▶ _WHAT YOU HAVE TO DO_:
Repeat, please, only the lines from the top of the data down to the line with "32-bit two-way mux"; include both of those lines.

▶ _RECORDS FOR THIS EXERCISE_:
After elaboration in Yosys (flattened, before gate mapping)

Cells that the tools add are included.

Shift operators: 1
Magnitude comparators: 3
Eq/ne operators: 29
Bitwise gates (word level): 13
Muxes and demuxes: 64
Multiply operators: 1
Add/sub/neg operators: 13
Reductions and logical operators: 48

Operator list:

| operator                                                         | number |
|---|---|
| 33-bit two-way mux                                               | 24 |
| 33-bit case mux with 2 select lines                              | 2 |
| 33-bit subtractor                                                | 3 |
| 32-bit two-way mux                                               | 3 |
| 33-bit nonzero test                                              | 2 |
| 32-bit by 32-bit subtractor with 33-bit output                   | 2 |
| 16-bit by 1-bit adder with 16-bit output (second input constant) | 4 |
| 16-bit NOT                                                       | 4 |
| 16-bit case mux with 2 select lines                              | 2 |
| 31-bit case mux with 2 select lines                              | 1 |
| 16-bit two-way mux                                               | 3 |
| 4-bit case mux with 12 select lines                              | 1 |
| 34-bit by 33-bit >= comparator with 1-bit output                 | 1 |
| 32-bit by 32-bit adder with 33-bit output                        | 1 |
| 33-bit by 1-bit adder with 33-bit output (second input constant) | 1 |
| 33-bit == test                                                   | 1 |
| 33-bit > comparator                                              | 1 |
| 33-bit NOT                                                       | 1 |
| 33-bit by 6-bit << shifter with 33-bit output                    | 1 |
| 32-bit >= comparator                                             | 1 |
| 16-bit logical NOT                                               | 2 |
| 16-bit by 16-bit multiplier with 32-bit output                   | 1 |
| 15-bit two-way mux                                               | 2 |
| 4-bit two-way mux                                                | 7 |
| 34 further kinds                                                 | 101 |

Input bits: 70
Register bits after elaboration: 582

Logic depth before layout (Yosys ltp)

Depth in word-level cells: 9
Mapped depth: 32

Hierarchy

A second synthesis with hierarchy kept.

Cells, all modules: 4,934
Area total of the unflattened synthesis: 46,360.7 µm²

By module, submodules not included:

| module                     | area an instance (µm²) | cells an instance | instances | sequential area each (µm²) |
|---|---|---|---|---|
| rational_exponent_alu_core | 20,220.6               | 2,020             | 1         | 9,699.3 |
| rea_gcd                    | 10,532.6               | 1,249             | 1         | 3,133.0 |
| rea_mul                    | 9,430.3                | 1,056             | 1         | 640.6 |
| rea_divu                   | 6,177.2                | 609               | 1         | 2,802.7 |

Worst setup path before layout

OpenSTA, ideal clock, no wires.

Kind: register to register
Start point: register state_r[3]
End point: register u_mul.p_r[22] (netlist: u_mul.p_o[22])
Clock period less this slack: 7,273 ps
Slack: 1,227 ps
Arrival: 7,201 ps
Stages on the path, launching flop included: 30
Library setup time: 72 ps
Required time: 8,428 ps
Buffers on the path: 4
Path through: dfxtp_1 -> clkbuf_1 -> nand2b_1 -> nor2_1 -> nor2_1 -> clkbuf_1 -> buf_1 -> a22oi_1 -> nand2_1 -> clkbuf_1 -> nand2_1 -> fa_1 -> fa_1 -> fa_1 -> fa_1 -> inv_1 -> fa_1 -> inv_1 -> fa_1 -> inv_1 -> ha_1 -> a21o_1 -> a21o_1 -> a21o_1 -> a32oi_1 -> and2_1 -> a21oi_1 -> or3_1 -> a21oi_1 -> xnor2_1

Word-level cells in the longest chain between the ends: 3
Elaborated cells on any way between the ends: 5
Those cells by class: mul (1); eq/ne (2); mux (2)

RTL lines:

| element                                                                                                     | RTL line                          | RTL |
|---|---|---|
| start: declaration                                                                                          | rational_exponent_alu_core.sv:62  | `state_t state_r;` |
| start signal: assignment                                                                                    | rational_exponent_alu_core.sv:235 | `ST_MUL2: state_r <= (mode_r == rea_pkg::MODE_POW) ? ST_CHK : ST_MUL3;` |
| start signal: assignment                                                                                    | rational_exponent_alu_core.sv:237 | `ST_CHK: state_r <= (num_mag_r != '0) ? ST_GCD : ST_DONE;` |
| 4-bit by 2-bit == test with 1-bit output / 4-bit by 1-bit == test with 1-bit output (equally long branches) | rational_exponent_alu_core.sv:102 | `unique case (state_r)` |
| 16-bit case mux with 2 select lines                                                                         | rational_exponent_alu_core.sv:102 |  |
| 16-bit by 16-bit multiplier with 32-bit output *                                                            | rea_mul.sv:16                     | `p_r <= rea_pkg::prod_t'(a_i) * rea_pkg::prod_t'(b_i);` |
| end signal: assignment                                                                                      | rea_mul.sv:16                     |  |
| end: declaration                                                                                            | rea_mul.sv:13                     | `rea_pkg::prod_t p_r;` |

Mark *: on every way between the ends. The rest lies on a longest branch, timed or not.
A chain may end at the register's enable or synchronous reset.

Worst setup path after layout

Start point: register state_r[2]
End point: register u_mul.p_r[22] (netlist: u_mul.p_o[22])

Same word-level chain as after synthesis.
File: src/hw/rtl/tmpg_cfg_regs.sv
// Configuration register file written through the plain write port.
module tmpg_cfg_regs (
  input  logic                           clk,
  input  logic                           rst_n,
  input  logic                           cfg_we,
  input  logic [tmpg_pkg::CFG_IDX_W-1:0] cfg_index,
  input  logic [tmpg_pkg::CFG_DATA_W-1:0] cfg_wdata,
  output tmpg_pkg::cfg_t                 cfg
);
  import tmpg_pkg::*;

  cfg_t cfg_r;
  cfg_t cfg_nxt;

  always_comb begin
    cfg_nxt = cfg_r;
    if (cfg_we) begin
      unique case (cfg_idx_t'(cfg_index))
        CFG_TEXT_CONTROL:  cfg_nxt.text_control  = cfg_wdata[2:0];
        CFG_BORDER_X:      cfg_nxt.border_x      = cfg_wdata[5:0];
        CFG_BORDER_Y:      cfg_nxt.border_y      = cfg_wdata[5:0];
        CFG_SCREEN_WIDTH:  cfg_nxt.screen_width  = cfg_wdata[10:0];
        CFG_SCREEN_HEIGHT: cfg_nxt.screen_height = cfg_wdata[9:0];
        CFG_CURSOR_COLUMN: cfg_nxt.cursor_column = cfg_wdata[6:0];
        CFG_CURSOR_ROW:    cfg_nxt.cursor_row    = cfg_wdata[6:0];
        CFG_CURSOR_GLYPH:  cfg_nxt.cursor_glyph  = cfg_wdata;
        default: ;
      endcase
    end
  end

  always_ff @(posedge clk) begin
    if (!rst_n) begin
      cfg_r.text_control  <= '0;
      cfg_r.border_x      <= '0;
      cfg_r.border_y      <= '0;
      cfg_r.screen_width  <= 11'd640;
      cfg_r.screen_height <= 10'd480;
      cfg_r.cursor_column <= '0;
      cfg_r.cursor_row    <= '0;
      cfg_r.cursor_glyph  <= '0;
    end else begin
      cfg_r <= cfg_nxt;
    end
  end

  assign cfg = cfg_r;

endmodule

File: config.mk
export PLATFORM = sky130hd
export DESIGN_NAME = tmpg_cfg_regs
export DESIGN_NICKNAME = d
export VERILOG_FILES = /design/src/hw/rtl/text_mode_pixel_generator_top_assert.svh /design/src/hw/rtl/tmpg_pkg.sv /design/src/hw/rtl/tmpg_cfg_regs.sv
export SDC_FILE = /design/constraint.sdc
export NUM_CORES = 1
export LEC_CHECK = 0
export BUFFER_PORTS_ARGS = -buffer_cell sky130_fd_sc_hd__buf_2
export CORE_UTILIZATION = 49
export DETAILED_ROUTE_END_ITERATION = 10
export GPL_ROUTABILITY_DRIVEN = 0
export PLACE_DENSITY = 0.78
export SYNTH_ARGS = -nofsm -noshare
export SYNTH_HDL_FRONTEND = slang
export SYNTH_SLANG_ARGS = --single-unit
File: constraint.sdc
create_clock -name clk -period 1.2 [get_ports clk]
set_clock_uncertainty 0.15 [all_clocks]
set_input_delay 0.06 -clock clk [delete_from_list [all_inputs] [get_ports clk]]
set_output_delay 0.06 -clock clk [all_outputs]
set_load 0.1 [all_outputs]
[config.mk]
export PLATFORM = sky130hd
export DESIGN_NAME = tmpg_controller
export DESIGN_NICKNAME = d
export VERILOG_FILES = /design/src/hw/rtl/tmpg_pkg.sv /design/src/hw/rtl/tmpg_controller.sv
export VERILOG_INCLUDE_DIRS = /design/src /design/src/hw/rtl
export SDC_FILE = /design/constraint.sdc
export NUM_CORES = 1
export LEC_CHECK = 0
export BUFFER_PORTS_ARGS = -buffer_cell sky130_fd_sc_hd__buf_2
export CORE_AREA = 3 3 40 42
export DETAILED_ROUTE_END_ITERATION = 7
export DIE_AREA = 0 0 43 45
export HOLD_SLACK_MARGIN = 0.03
export PLACE_DENSITY = 0.58
export SLEW_MARGIN = 30
export SYNTH_ARGS = -nofsm -noshare
export SYNTH_HDL_FRONTEND = slang
export SYNTH_SLANG_ARGS = --single-unit
export TNS_END_PERCENT = 50
[constraint.sdc]
create_clock -name clk -period 1.6 [get_ports clk]
set_input_delay 0.16 -clock clk [delete_from_list [all_inputs] [get_ports clk]]
set_output_delay 0.16 -clock clk [all_outputs]
set_load 0.05 [all_outputs]
File: src/rtl/core/lbg_ctrl.sv
module lbg_ctrl import lbg_pkg::*; (
    input  logic    clk,
    input  logic    rst_n,
    input  logic    req_valid,
    input  logic    req_action,
    output logic    req_ready,
    input  status_t st,
    output cmd_t    cmd
);

    typedef enum logic [3:0] {
        S_IDLE,
        S_TEST,
        S_ADV_RD,
        S_ADV_CAP,
        S_ADV_CMP,
        S_SEG_RD,
        S_SEG_CAP,
        S_CHECK,
        S_MUL_LO,
        S_MUL_HI,
        S_DIV,
        S_SAT,
        S_FINAL,
        S_EMIT
    } state_t;

    state_t state_reg, state_next;

    assign req_ready = (state_reg == S_IDLE);

    // Next state and command decode
    always_comb
    begin
        state_next = state_reg;
        cmd        = '{op: OP_NOP, default: 1'b0};
        unique case (state_reg)
            S_IDLE:
            begin
                if (req_valid)
                begin
                    if (!req_action)
                    begin
                        cmd.op = OP_LOAD;
                    end
                    else if (st.done)
                    begin
                        cmd.op     = OP_FIN;
                        state_next = S_EMIT;
                    end
                    else if (!st.first_emitted && st.first_fixed)
                    begin
                        cmd.op     = OP_FIRST;
                        state_next = S_EMIT;
                    end
                    else
                    begin
                        cmd.op     = OP_START;
                        state_next = S_TEST;
                    end
                end
            end
            S_TEST:
            begin
                if (st.stop_probe)
                begin
                    cmd.op     = OP_FIN;
                    state_next = S_EMIT;
                end
                else if (st.count_zero)
                begin
                    cmd.op     = OP_HEIGHT_MIN;
                    state_next = S_FINAL;
                end
                else
                begin
                    state_next = S_ADV_RD;
                end
            end
            S_ADV_RD:
            begin
                if (st.next_avail)
                begin
                    cmd.op     = OP_RD_NEXT;
                    state_next = S_ADV_CAP;
                end
                else
                begin
                    state_next = S_SEG_RD;
                end
            end
            S_ADV_CAP:
            begin
                cmd.op     = OP_CAP_NEXT;
                state_next = S_ADV_CMP;
            end
            S_ADV_CMP:
            begin
                if (st.probe_ge)
                begin
                    cmd.op     = OP_ADVANCE;
                    state_next = S_ADV_RD;
                end
                else
                begin
                    cmd.op     = OP_KEEP_NEXT;
                    state_next = S_SEG_RD;
                end
            end
            S_SEG_RD:
            begin
                cmd.op     = OP_RD_SEG;
                state_next = S_SEG_CAP;
            end
            S_SEG_CAP:
            begin
                cmd.op     = OP_CAP_SEG;
                state_next = S_CHECK;
            end
            S_CHECK:
            begin
                if (st.flat)
                begin
                    cmd.op     = OP_HEIGHT_H1;
                    state_next = S_FINAL;
                end
                else
                begin
                    cmd.op     = OP_PREP;
                    state_next = S_MUL_LO;
                end
            end
            S_MUL_LO:
            begin
                cmd.op     = OP_MUL_LO;
                state_next = S_MUL_HI;
            end
            S_MUL_HI:
            begin
                cmd.op     = OP_MUL_HI;
                state_next = S_DIV;
            end
            S_DIV:
            begin
                cmd.div_step = 1'b1;
                if (st.div_last)
                begin
                    state_next = S_SAT;
                end
            end
            S_SAT:
            begin
                cmd.sat    = 1'b1;
                state_next = S_FINAL;
            end
            S_FINAL:
            begin
                cmd.final_step = 1'b1;
                state_next     = S_EMIT;
            end
            S_EMIT:
            begin
                if (st.out_free)
                begin
                    cmd.emit   = 1'b1;
                    state_next = S_IDLE;
                end
            end
            default:
            begin
                state_next = S_IDLE;
            end
        endcase
    end

    // State register
    always_ff @(posedge clk or negedge rst_n)
    begin
        if (!rst_n)
        begin
            state_reg <= S_IDLE;
        end
        else
        begin
            state_reg <= state_next;
        end
    end

endmodule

▶ _ANSWER TO THIS TASK_:
After elaboration in Yosys (flattened, before gate mapping)

Cells that the tools add are included.

Shift operators: 1
Magnitude comparators: 3
Eq/ne operators: 29
Bitwise gates (word level): 13
Muxes and demuxes: 64
Multiply operators: 1
Add/sub/neg operators: 13
Reductions and logical operators: 48

Operator list:

| operator                                                         | number |
|---|---|
| 33-bit two-way mux                                               | 24 |
| 33-bit case mux with 2 select lines                              | 2 |
| 33-bit subtractor                                                | 3 |
| 32-bit two-way mux                                               | 3 |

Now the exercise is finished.